=== MATERIAL SUPPLIED ===

[src/rtl/tsw_entry_check.sv]
module tsw_entry_check
    import tsw_pkg::*;
#(
    parameter int PL_W  = 2,
    parameter int SEL_W = 16,
    parameter int VEC_W = 8
) (
    input  req_kind_t        kind,
    input  logic             via_gate,
    input  logic [PL_W-1:0]  cpl,
    input  logic [PL_W-1:0]  rpl,
    input  logic [PL_W-1:0]  dpl,
    input  logic             present,
    input  logic             desc_busy,
    input  logic [SEL_W-1:0] gate_sel,
    input  logic [SEL_W-1:0] tss_sel,
    output logic             bad,
    output logic [VEC_W-1:0] vec,
    output logic [SEL_W-1:0] err
);
    logic priv_fail;

    // Interrupt-return skips the privilege screen entirely.
    assign priv_fail = (kind != K_IRET) && ((dpl < cpl) || (dpl < rpl));

    always_comb begin
        bad = 1'b1;
        vec = VEC_W'(VEC_PROT);
        err = tss_sel;
        if (priv_fail) begin
            err = via_gate ? gate_sel : tss_sel;
        end else if (!present) begin
            vec = VEC_W'(VEC_NOT_PRES);
        end else if (desc_busy) begin
            vec = VEC_W'(VEC_PROT);
        end else begin
            bad = 1'b0;
            vec = '0;
            err = '0;
        end
    end
endmodule

[src/rtl/tsw_op_encode.sv]
module tsw_op_encode
    import tsw_pkg::*;
#(
    parameter int OP_W = 4
) (
    input  state_t          state,
    output logic            mem_req,
    output logic [OP_W-1:0] mem_op
);
    always_comb begin
        mem_req = 1'b1;
        unique case (state)
            ST_CLR_OLD:   mem_op = OP_W'(OP_CLR_OLD);
            ST_SET_BUSY:  mem_op = OP_W'(OP_SET_BUSY);
            ST_SAVE_OLD:  mem_op = OP_W'(OP_SAVE_OLD);
            ST_LOAD_REGS: mem_op = OP_W'(OP_LOAD_REGS);
            ST_LOAD_LDT:  mem_op = OP_W'(OP_LOAD_LDT);
            ST_LOAD_SEG:  mem_op = OP_W'(OP_LOAD_SEG);
            ST_LOAD_IP:   mem_op = OP_W'(OP_LOAD_IP);
            default: begin
                mem_req = 1'b0;
                mem_op  = OP_W'(OP_NONE);
            end
        endcase
    end
endmodule

[src/rtl/task_switch_seq.sv]
module task_switch_seq
    import tsw_pkg::*;
#(
    parameter int PL_W  = 2,
    parameter int SEL_W = 16,
    parameter int VEC_W = 8,
    parameter int OP_W  = 4
) (
    input  logic             clk,
    input  logic             rst_n,
    input  logic             start,
    input  logic [1:0]       kind,
    input  logic             via_gate,
    input  logic [PL_W-1:0]  cpl,
    input  logic [PL_W-1:0]  rpl,
    input  logic [PL_W-1:0]  dpl,
    input  logic             present,
    input  logic             desc_busy,
    input  logic             nt_flag,
    input  logic [SEL_W-1:0] gate_sel,
    input  logic [SEL_W-1:0] tss_sel,
    input  logic             mem_ack,
    input  logic             mem_bad,
    output logic             active,
    output logic             mem_req,
    output logic [OP_W-1:0]  mem_op,
    output logic             set_ts,
    output logic             set_nt,
    output logic             done,
    output logic             fault,
    output logic [VEC_W-1:0] fault_vec,
    output logic [SEL_W-1:0] fault_err
);
    state_t           state, nxt;
    req_kind_t        k_q;
    logic             via_q, pres_q, busy_q;
    logic [PL_W-1:0]  cpl_q, rpl_q, dpl_q;
    logic [SEL_W-1:0] gsel_q, tsel_q;
    logic [VEC_W-1:0] vec_q;
    logic [SEL_W-1:0] err_q;
    logic             chk_bad;
    logic [VEC_W-1:0] chk_vec;
    logic [SEL_W-1:0] chk_err;
    logic             nested;
    logic             accept;
    logic             bad_ack;

    assign nested  = (k_q == K_CALL) || (k_q == K_INT);
    assign accept  = start && !(req_kind_t'(kind) == K_IRET && !nt_flag);
    assign bad_ack = mem_ack && mem_bad;

    tsw_entry_check #(.PL_W(PL_W), .SEL_W(SEL_W), .VEC_W(VEC_W)) u_chk (
        .kind(k_q), .via_gate(via_q), .cpl(cpl_q), .rpl(rpl_q), .dpl(dpl_q),
        .present(pres_q), .desc_busy(busy_q), .gate_sel(gsel_q), .tss_sel(tsel_q),
        .bad(chk_bad), .vec(chk_vec), .err(chk_err)
    );

    tsw_op_encode #(.OP_W(OP_W)) u_enc (
        .state(state), .mem_req(mem_req), .mem_op(mem_op)
    );

    // State register
    always_ff @(posedge clk) begin
        if (!rst_n) state <= ST_IDLE;
        else        state <= nxt;
    end

    // Request capture and fault record
    always_ff @(posedge clk) begin
        if (!rst_n) begin
            k_q <= K_JMP; via_q <= 1'b0; pres_q <= 1'b0; busy_q <= 1'b0;
            cpl_q <= '0; rpl_q <= '0; dpl_q <= '0; gsel_q <= '0; tsel_q <= '0;
            vec_q <= '0; err_q <= '0;
        end else begin
            if (state == ST_IDLE && accept) begin
                k_q <= req_kind_t'(kind); via_q <= via_gate;
                pres_q <= present; busy_q <= desc_busy;
                cpl_q <= cpl; rpl_q <= rpl; dpl_q <= dpl;
                gsel_q <= gate_sel; tsel_q <= tss_sel;
            end
            if (state == ST_CHECK && chk_bad) begin
                vec_q <= chk_vec; err_q <= chk_err;
            end else if ((state == ST_LOAD_LDT || state == ST_LOAD_SEG) && bad_ack) begin
                vec_q <= VEC_W'(VEC_BAD_TSS); err_q <= tsel_q;
            end else if (state == ST_LOAD_IP && bad_ack) begin
                vec_q <= VEC_W'(VEC_PROT); err_q <= '0;
            end
        end
    end

    // Next-state logic
    always_comb begin
        nxt = state;
        unique case (state)
            ST_IDLE:      if (accept) nxt = ST_CHECK;
            ST_CHECK:     nxt = chk_bad ? ST_FAULT : (nested ? ST_SET_BUSY : ST_CLR_OLD);
            ST_CLR_OLD:   if (mem_ack) nxt = ST_SET_BUSY;
            ST_SET_BUSY:  if (mem_ack) nxt = ST_SAVE_OLD;
            ST_SAVE_OLD:  if (mem_ack) nxt = ST_LOAD_REGS;
            ST_LOAD_REGS: if (mem_ack) nxt = ST_FLAGS;
            ST_FLAGS:     nxt = ST_LOAD_LDT;
            ST_LOAD_LDT:  if (mem_ack) nxt = mem_bad ? ST_FAULT : ST_LOAD_SEG;
            ST_LOAD_SEG:  if (mem_ack) nxt = mem_bad ? ST_FAULT : ST_LOAD_IP;
            ST_LOAD_IP:   if (mem_ack) nxt = mem_bad ? ST_FAULT : ST_DONE;
            ST_DONE:      nxt = ST_IDLE;
            ST_FAULT:     nxt = ST_IDLE;
            default:      nxt = ST_IDLE;
        endcase
    end

    // Outputs
    always_comb begin
        active    = (state != ST_IDLE);
        set_ts    = (state == ST_FLAGS);
        set_nt    = (state == ST_FLAGS) && nested;
        done      = (state == ST_DONE);
        fault     = (state == ST_FAULT);
        fault_vec = fault ? vec_q : '0;
        fault_err = fault ? err_q : '0;
    end

    // Assertions
    p_idle_quiet_r1: assert property (@(posedge clk) disable iff (!rst_n)
        !active |-> !mem_req && !done && !fault);

    p_iret_plain_ignored_r3: assert property (@(posedge clk) disable iff (!rst_n)
        (!active && start && kind == 2'd3 && !nt_flag) |=> !active);

    p_nt_needs_ts_r6: assert property (@(posedge clk) disable iff (!rst_n)
        set_nt |-> set_ts);

    p_req_hold_r7: assert property (@(posedge clk) disable iff (!rst_n)
        (mem_req && !mem_ack) |=> (mem_req && $stable(mem_op)));

    p_vec_legal_r8: assert property (@(posedge clk) disable iff (!rst_n)
        fault |-> (fault_vec == VEC_W'(VEC_BAD_TSS) || fault_vec == VEC_W'(VEC_NOT_PRES)
                   || fault_vec == VEC_W'(VEC_PROT)));

    p_done_after_ip_r9: assert property (@(posedge clk) disable iff (!rst_n)
        done |-> $past(mem_ack && !mem_bad && mem_op == OP_W'(OP_LOAD_IP)));

    p_excl_outcome_r9: assert property (@(posedge clk) disable iff (!rst_n)
        !(done && fault));

    p_done_pulse_r9: assert property (@(posedge clk) disable iff (!rst_n)
        done |=> !done);
endmodule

===

◆ DESCRIPTION OF THE TASK ◆
With the first line being the one containing "mem_op = OP_W'(OP_SAVE_OLD);" and the last line the one containing "mem_op = OP_W'(OP_LOAD_SEG);", transcribe exactly the lines above that fall in that range.

◆ TASK RESPONSE ◆
            ST_SAVE_OLD:  mem_op = OP_W'(OP_SAVE_OLD);
            ST_LOAD_REGS: mem_op = OP_W'(OP_LOAD_REGS);
            ST_LOAD_LDT:  mem_op = OP_W'(OP_LOAD_LDT);
            ST_LOAD_SEG:  mem_op = OP_W'(OP_LOAD_SEG);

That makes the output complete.